===== config.mk =====
export PLATFORM = sky130hd
export DESIGN_NAME = slhb_core
export DESIGN_NICKNAME = d
export VERILOG_FILES = /design/src/hw/rtl/slhb_pkg.sv /design/src/hw/rtl/slhb_core.sv
export SDC_FILE = /design/constraint.sdc
export NUM_CORES = 1
export LEC_CHECK = 0
export ABC_AREA = 1
export BUFFER_PORTS_ARGS = -buffer_cell sky130_fd_sc_hd__buf_2
export CAP_MARGIN = 20
export CELL_PAD_IN_SITES_DETAIL_PLACEMENT = 1
export CELL_PAD_IN_SITES_GLOBAL_PLACEMENT = 2
export CORE_MARGIN = 8
export CORE_UTILIZATION = 34
export DETAILED_ROUTE_END_ITERATION = 12
export PLACE_DENSITY = 0.91
export SLEW_MARGIN = 20
export SYNTH_ARGS = -nofsm -noshare
export SYNTH_HDL_FRONTEND = slang
export SYNTH_SLANG_ARGS = --single-unit

===== constraint.sdc =====
create_clock -name aclk -period 3.7 [get_ports aclk]
set_clock_uncertainty 0.05 [all_clocks]
set_input_delay 0 -clock aclk [delete_from_list [all_inputs] [get_ports aclk]]
set_output_delay 0 -clock aclk [all_outputs]
set_load 0.02 [all_outputs]

===== src/hw/rtl/slhb_pkg.sv =====
package slhb_pkg;

    localparam int HEAD_CHARS = 5;
    localparam int HEAD_IDX_W = $clog2(HEAD_CHARS);
    localparam int LEN_W      = 4;
    localparam logic [LEN_W-1:0] LEN_MAX = 4'd15;

    localparam logic [1:0] ACT_TICK = 2'd0;
    localparam logic [1:0] ACT_RX   = 2'd1;
    localparam logic [1:0] ACT_SEND = 2'd2;

    localparam logic [1:0] TRIP_NONE  = 2'd0;
    localparam logic [1:0] TRIP_PORT  = 2'd1;
    localparam logic [1:0] TRIP_ESTOP = 2'd2;
    localparam logic [1:0] TRIP_WRONG = 2'd3;

    localparam logic [7:0] CH_PLUS    = 8'h2B;
    localparam logic [7:0] CH_MINUS   = 8'h2D;
    localparam logic [7:0] CH_E       = 8'h45;
    localparam logic [7:0] CH_A       = 8'h41;
    localparam logic [7:0] CH_C       = 8'h43;
    localparam logic [7:0] CH_K       = 8'h4B;
    localparam logic [7:0] CH_S       = 8'h53;
    localparam logic [7:0] CH_T       = 8'h54;
    localparam logic [7:0] CH_O       = 8'h4F;
    localparam logic [7:0] CH_P       = 8'h50;
    localparam logic [7:0] CH_SPACE   = 8'h20;
    localparam logic [7:0] CH_NEWLINE = 8'h0A;

    localparam logic [7:0] LIMIT_RESET = 8'd10;
    localparam logic [7:0] COUNT_MAX   = 8'd255;

    typedef struct packed {
        logic [1:0] action;
        logic       heartbeat_level;
        logic       tripped;
        logic       port_fault;
        logic [7:0] rx_byte;
        logic [7:0] command_byte;
    } item_t;

    typedef struct packed {
        logic       tx_valid;
        logic [7:0] tx_byte;
        logic [1:0] trip_request;
        logic       send_accepted;
        logic       ack_waiting;
        logic [7:0] wrong_ack_total;
        logic       last;
    } result_t;

    typedef struct packed {
        result_t    first;
        result_t    second;
        logic [1:0] count;
    } result_pair_t;

endpackage


===== src/hw/rtl/slhb_core.sv =====
module slhb_core
    import slhb_pkg::*;
(
    input  logic         aclk,
    input  logic         aresetn,
    input  logic         cfg_we,
    input  logic [7:0]   cfg_data,
    input  logic         fire,
    input  item_t        item,
    output result_pair_t res
);

    logic [7:0]       limit_reg;
    logic [7:0]       pend_char_reg, pend_char_next;
    logic             pend_reg, pend_next;
    logic             link_reg, link_next;
    logic [LEN_W-1:0] len_reg, len_next;
    logic [7:0]       wrong_reg, wrong_next;
    logic [7:0]       line_head_reg [HEAD_CHARS];

    logic                  head_we;
    logic [HEAD_IDX_W-1:0] head_idx;
    logic                  is_ack, is_estop, ack_match;
    logic [1:0]            trip;
    logic [7:0]            hb_char;
    logic                  send_hb, send_e, send_cmd;

    assign head_idx = len_reg[HEAD_IDX_W-1:0];

    assign is_ack = (len_reg >= LEN_W'(3)) && line_head_reg[0] == CH_A
                    && line_head_reg[1] == CH_C && line_head_reg[2] == CH_K;
    assign is_estop = (len_reg >= LEN_W'(5)) && line_head_reg[0] == CH_E
                    && line_head_reg[1] == CH_S && line_head_reg[2] == CH_T
                    && line_head_reg[3] == CH_O && line_head_reg[4] == CH_P;
    assign ack_match = pend_reg && len_reg == LEN_W'(5)
                    && line_head_reg[3] == CH_SPACE && line_head_reg[4] == pend_char_reg;
    assign hb_char = item.heartbeat_level ? CH_PLUS : CH_MINUS;

    always_comb begin
        pend_char_next = pend_char_reg;
        pend_next      = pend_reg;
        link_next      = link_reg;
        len_next       = len_reg;
        wrong_next     = wrong_reg;
        head_we        = 1'b0;
        trip           = TRIP_NONE;
        send_hb        = 1'b0;
        send_e         = 1'b0;
        send_cmd       = 1'b0;

        unique case (item.action)
            ACT_TICK: begin
                if (link_reg) begin
                    if (!pend_reg) begin
                        send_hb        = 1'b1;
                        send_e         = item.tripped;
                        pend_char_next = item.tripped ? CH_E : hb_char;
                        pend_next      = 1'b1;
                    end
                    if (item.port_fault) begin
                        link_next = 1'b0;
                        trip      = TRIP_PORT;
                    end
                end
                if (trip == TRIP_NONE && wrong_reg > limit_reg && !item.tripped) begin
                    trip = TRIP_WRONG;
                end
            end
            ACT_RX: begin
                if (item.rx_byte == CH_NEWLINE) begin
                    if (is_ack) begin
                        if (ack_match) begin
                            pend_next = 1'b0;
                        end else if (wrong_reg != COUNT_MAX) begin
                            wrong_next = wrong_reg + 8'd1;
                        end
                    end else if (is_estop) begin
                        trip = TRIP_ESTOP;
                    end
                    len_next = '0;
                end else begin
                    head_we = len_reg < LEN_W'(HEAD_CHARS);
                    if (len_reg != LEN_MAX) begin
                        len_next = len_reg + LEN_W'(1);
                    end
                end
            end
            ACT_SEND: begin
                if (link_reg && !pend_reg) begin
                    send_cmd       = 1'b1;
                    pend_char_next = item.command_byte;
                    pend_next      = 1'b1;
                end else if (pend_reg && wrong_reg != COUNT_MAX) begin
                    wrong_next = wrong_reg + 8'd1;
                end
            end
            default: begin
            end
        endcase
    end

    // Both results carry the state as it stands after this request.
    always_comb begin
        res.first                 = '0;
        res.first.ack_waiting     = pend_next;
        res.first.wrong_ack_total = wrong_next;
        res.second                = res.first;
        res.count                 = 2'd1;
        if (send_e) begin
            res.first.tx_valid      = 1'b1;
            res.first.tx_byte       = hb_char;
            res.second.tx_valid     = 1'b1;
            res.second.tx_byte      = CH_E;
            res.second.trip_request = trip;
            res.second.last         = 1'b1;
            res.count               = 2'd2;
        end else begin
            res.first.tx_valid      = send_hb || send_cmd;
            res.first.tx_byte       = send_cmd ? item.command_byte
                                    : (send_hb ? hb_char : 8'd0);
            res.first.trip_request  = trip;
            res.first.send_accepted = send_cmd;
            res.first.last          = 1'b1;
        end
    end

    always_ff @(posedge aclk) begin
        if (!aresetn) begin
            limit_reg     <= LIMIT_RESET;
            pend_char_reg <= '0;
            pend_reg      <= 1'b0;
            link_reg      <= 1'b1;
            len_reg       <= '0;
            wrong_reg     <= '0;
        end else begin
            if (cfg_we) begin
                limit_reg <= cfg_data;
            end
            if (fire) begin
                pend_char_reg <= pend_char_next;
                pend_reg      <= pend_next;
                link_reg      <= link_next;
                len_reg       <= len_next;
                wrong_reg     <= wrong_next;
            end
        end
    end

    always_ff @(posedge aclk) begin
        if (fire && head_we) begin
            line_head_reg[head_idx] <= item.rx_byte;
        end
    end

endmodule


Word-level counts from Yosys, hierarchy flattened --
Memories as Yosys holds them, arrays and structs flattened. Index checks and enable logic that the tools add are counted.
Storage, ports and cells: register bits after elaboration 30, bits in latches 0, memory bits (writable) 40, memory bits (read-only) 0, bits of input ports 33, output and inout bits 46, word-level logic and storage cells 108, memories kept 1
Operators by class: add/subtract/negate cells 2, $mul 0, div/mod/pow operators 0, $lt $le $gt $ge 4, eq/ne operators 19, shifts and indexed selects 0, muxes and demuxes 50, bitwise gates (word level) 0, reductions and logical operators 26
Memory list:
- line_head_reg | depth 5, bits a word 8, rd ports 5, clocked after Yosys merged registers in 0, write ports 1, line slhb_core.sv:19 | logic [7:0] line_head_reg [HEAD_CHARS];
Operators by type and width (number):
- 8-bit 2-to-1 mux | 10
- 8-bit by 7-bit equality test with 1-bit output, second input constant | 8
- 8-bit one-hot mux with 2 select lines | 2
- 1-bit 2-to-1 mux | 22
- 1-bit logical AND | 16
- 11-bit 2-to-1 mux | 1
- 2-bit 2-to-1 mux | 5
- 3-bit 2-to-1 mux | 3
- 9-bit 2-to-1 mux | 1
- 8-bit by 1-bit adder with 8-bit output, second input constant | 1
- 8-bit by 4-bit equality test with 1-bit output, second input constant | 1
- 8-bit by 6-bit equality test with 1-bit output, second input constant | 1
- 8-bit equality test | 1
- 8-bit > comparator | 1
- 4-bit 2-to-1 mux | 2
- 8-bit inequality test, second input constant | 1
- 7-bit 2-to-1 mux | 1
- 6-bit 2-to-1 mux | 1
- 2-bit inequality test, second input constant | 3
- 5-bit AND reduction | 1
- 4-bit by 1-bit adder with 4-bit output, second input constant | 1
- 4-bit by 3-bit equality test with 1-bit output, second input constant | 1
- 4-bit by 2-bit greater-or-equal comparator with 1-bit output, second input constant | 1
- 4-bit by 3-bit greater-or-equal comparator with 1-bit output, second input constant | 1
- other kinds (12) | 15

Logic depth before layout (Yosys ltp) --
An unclocked memory read counts as a cell.
depth in word-level cells 12, mapped depth 16, gate-level depth less buffers 15

Worst setup path before layout --
No wires, ideal clock.
path type reg-to-reg, start point register len_reg[0], end point memory line_head_reg[4][0] (enable), setup time 0.395 ns, arrival time 1.771 ns, required time 3.255 ns, setup slack 1.484 ns, stages on the path, launching flop included 7, path buffers 0, clock period less this slack 2.216 ns, cells stage by stage dfxtp_1 inv_1 ha_1 o21ai_0 inv_1 nand4_1 nor4_1
On the way: word-level cells in the longest chain between the ends 6
RTL lines:
- start: declaration | line slhb_core.sv:17 | logic [LEN_W-1:0] len_reg, len_next;
- start signal: assignment | line slhb_core.sv:143 | len_reg <= len_next;
- 4-bit by 3-bit < comparator with 1-bit output | line slhb_core.sv:82 | head_we = len_reg < LEN_W'(HEAD_CHARS);
- 1-bit 2-to-1 mux | line slhb_core.sv:70 | if (item.rx_byte == CH_NEWLINE) begin
- 1-bit 2-to-1 mux | line slhb_core.sv:51 | unique case (item.action)
- 1-bit logical AND | line slhb_core.sv:150 | if (fire && head_we) begin
- 1-bit 2-to-1 mux | line slhb_core.sv:150
- 1-bit 2-to-1 mux (implied by the code) | line slhb_core.sv:151 | line_head_reg[head_idx] <= item.rx_byte;
- end: declaration | line slhb_core.sv:19
Parallel ways exist; a longest one is shown, timed or not.

==> impl_metrics.env <==
export IMPL_gr_total_overflow=0
export IMPL_ff2ff_setup_slack_ns=1.21
export IMPL_crit_type="reg -> out"
export IMPL_max_cap_violations=0
export IMPL_synth_seq_area_share=0.413
export IMPL_ir_worst_vdd_v=0.000244
export IMPL_die_width_um=129
export IMPL_clkTransAtPathRegs_ns=0.06
export IMPL_root_buffer="clkbuf_16"
export IMPL_vias=4004
export IMPL_antenna_found_initial=0
export IMPL_ys_types=48
export IMPL_finalSetupViolations=0
export IMPL_io_buffers=72
export IMPL_drtIter0Drc=121
export IMPL_cts_buffers_inserted=9
export IMPL_synth_area_um2=4360
export IMPL_fin_util=0.424
export IMPL_period_share=0.681
export IMPL_avgSynthCellArea_um2=7.57
export IMPL_grt_pass1_vias=4255
export IMPL_cts_tree="done"
export IMPL_synthCells=576
export IMPL_ys_warn_count=0
export IMPL_gp_congestion=0.850
export IMPL_hp_class="in -> reg"
export IMPL_fmax_mhz=397
export IMPL_worstPathMaxFanout=7
export IMPL_min_path_cells=3
export IMPL_drc=0
export IMPL_startpoint_type="register"
export IMPL_largest_reg_flops=40
export IMPL_cts_sinks=70
export IMPL_grt_max_degree=23
export IMPL_diodes=0
export IMPL_layout_drive_gt1_share=0.188
export IMPL_coreArea_um2=12600
export IMPL_wirelength_mm=13.3
export IMPL_required_ns=3.65
export IMPL_crit_slowest_cell="dfxtp_1"
export IMPL_postCtsSetupBuffers=0
export IMPL_initial_utilization=0.347
export IMPL_end_kind="output port"
export IMPL_slew_viol_final=0
export IMPL_ys_ff_latch=70
export IMPL_setup_tns_ns=0
export IMPL_critPathMaxStageDelay_ns=0.47
export IMPL_reg2reg_depth=6
export IMPL_power_mw=2.05
export IMPL_track_usage=0.165
export IMPL_grt_pass1_wl_mm=21.4
export IMPL_status="finished clean"
export IMPL_critPathArrivalTime_ns=2.47
export IMPL_tightest_slew_ns=1.01
export IMPL_rows=41
export IMPL_max_slew_margin_rel=0.323
export IMPL_ys_flop_type="edfxtp_1"
export IMPL_path_cells="ha_1 -> inv_1 -> nand3_1 -> inv_2 -> nor2_2 -> nand2_1 -> nor2_4 -> nand2_2 -> nor2_2 -> nand2_1 -> nand3_1 -> nand2_1 -> nand2_1 -> inv_1 -> buf_2"
export IMPL_nets=710
export IMPL_p_per_area_nw_per_um2=384
export IMPL_dieArea_um2=16700
export IMPL_cpMostUsedCell="nand2_1"
export IMPL_grt_setup_unrepaired="false"
export IMPL_min_period_ns=2.52
export IMPL_wl_per_cell_um=15.9
export IMPL_ant_nets=0
export IMPL_die_h_um=129
export IMPL_hold_violations=0
export IMPL_async_reset_ff_frac=0
export IMPL_viasPerCell=4.78
export IMPL_cts_path_max_buffers=2
export IMPL_worstSkewPairLatency_ns=0.34
export IMPL_syn2layout_area_growth_pct=22.1
export IMPL_ios=79
export IMPL_leakagePower_nw=2.43
export IMPL_htreeDepth=3
export IMPL_hpwl_mm=9.92
export IMPL_synth_edf_count=40
export IMPL_drt_first_pass_iters=4
-- placed cells by master, fill, tap and decap left out, drive strengths merged, types with 2 or more instances in the layout --
cell and count:
a211oi 7, a21oi 35, a221oi 3, a22oi 2
buf 73, clkbuf 10, clkinv 3, clkinvlp 2
conb 6, dfxtp 30, dlygate4sd3 30, edfxtp 40
ha 16, inv 110, nand2 141, nand3 22
nand4 14, nor2 55, nor3 16, nor4 7
o211ai 4, o21ai 29, xor2 3
-- per-stage QoR --
stage / setup WS [ns] / cell area, µm² / cells / hold WS, ns
4_1_cts: 1.20 / 5320 / 838 / 0.0194
5_1_grt: 0.901 / 5330 / 838 / 0.0698
2_1_floorplan: 1.48 / 4380 / 581 / 0.0489
3_3_place_gp: 1.42 / 4740 / 792 / 0.172
3_5_place_dp: 1.29 / 4740 / 792 / 0.183
6_report: 1.18 / 5330 / 838 / 0.0365
-- where the power goes --
| group | internal [mW] | switching, mW |
|---|---|---|
| registers | 0.849 | 0.0298 |
| logic | 0.129 | 0.240 |
| clock network | 0.458 | 0.341 |
-- cells by family (layout without fill, tap and decap cells) --
logic type | count (synthesis) | count (layout) | synth area share
xor gates and xnor gates | 3 | 3 | 0.00603
and+or+nand+nor | 259 | 259 | 0.273
adders and majority gates | 16 | 16 | 0.0459
AOI/OAI and AO/OA | 84 | 84 | 0.115
buffers and inverters | 143 | 228 | 0.147
DFF | 70 | 70 | 0.413
other | 1 | 6 | 0.000860
-- Yosys cell counts (7+ instances only) --
cell type | instances | share of area
buf_4 | 23 | 0.040
edfxtp_1 | 40 | 0.28
dfxtp_1 | 30 | 0.14
o21ai_0 | 26 | 0.030
a211oi_1 | 7 | 0.012
nor3_1 | 14 | 0.016
ha_1 | 16 | 0.046
nor4_1 | 7 | 0.010
nand3_1 | 20 | 0.023
inv_2 | 7 | 0.0060
a21oi_1 | 31 | 0.036
nand2_1 | 133 | 0.11
inv_1 | 100 | 0.086
nor2_1 | 49 | 0.042
nand4_1 | 13 | 0.019
-- per-layer routing --
metal | track usage | up-vias | wire (µm)
li1 | - | 2008 | -
met5 | 0 | - | 0
met4 | 0.0574 | 0 | 158
met3 | 0.0444 | 12 | 772
met2 | 0.289 | 82 | 6490
met1 | 0.190 | 1902 | 5920
-- layout make-up --
cell class	instances	area (µm²)
inverter	109	415
multi-input combinational	368	1950
fill	1603	7240
clock inverter	6	46.3
sequential	70	1800
timing repair buffer	103	668
clock buffer	10	229
tap	172	215
-- worst max-delay path, delay by kind of cell, from the launching register on --
| kind | cells | cell delay [ns] |
|---|---|---|
| adder cells (fa/ha/maj) | 1 | 0.22 |
| buffers and inverters | 4 | 0.35 |
| flip-flops | 1 | 0.47 |
| AND/OR/NAND/NOR | 10 | 1.09 |
-- path summary, 6_finish.rpt --
kind                                       endpoint         start
worst min-delay path               pend_char_reg[1]      item[18]
worst max register to register  line_head_reg[3][4]    len_reg[0]
worst max-delay path                        res[26]    len_reg[0]
worst min register to register         limit_reg[7]  limit_reg[7]
-- repair_timing --
action / 4_1_cts / 5_1_grt
endpoints found under the hold margin: 56 / 0
resized for setup: 0 / 0
hold buffers: 30 / 0
(Power assumes the default switching activity.)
---*---
# [Try it]
In the listing above, find the line with "export IMPL_drtIter0Drc=121" and the line with "export IMPL_min_path_cells=3"; set down exactly those two lines and every line between them, nothing more.

# [Task output]
export IMPL_drtIter0Drc=121
export IMPL_cts_buffers_inserted=9
export IMPL_synth_area_um2=4360
export IMPL_fin_util=0.424
export IMPL_period_share=0.681
export IMPL_avgSynthCellArea_um2=7.57
export IMPL_grt_pass1_vias=4255
export IMPL_cts_tree="done"
export IMPL_synthCells=576
export IMPL_ys_warn_count=0
export IMPL_gp_congestion=0.850
export IMPL_hp_class="in -> reg"
export IMPL_fmax_mhz=397
export IMPL_worstPathMaxFanout=7
export IMPL_min_path_cells=3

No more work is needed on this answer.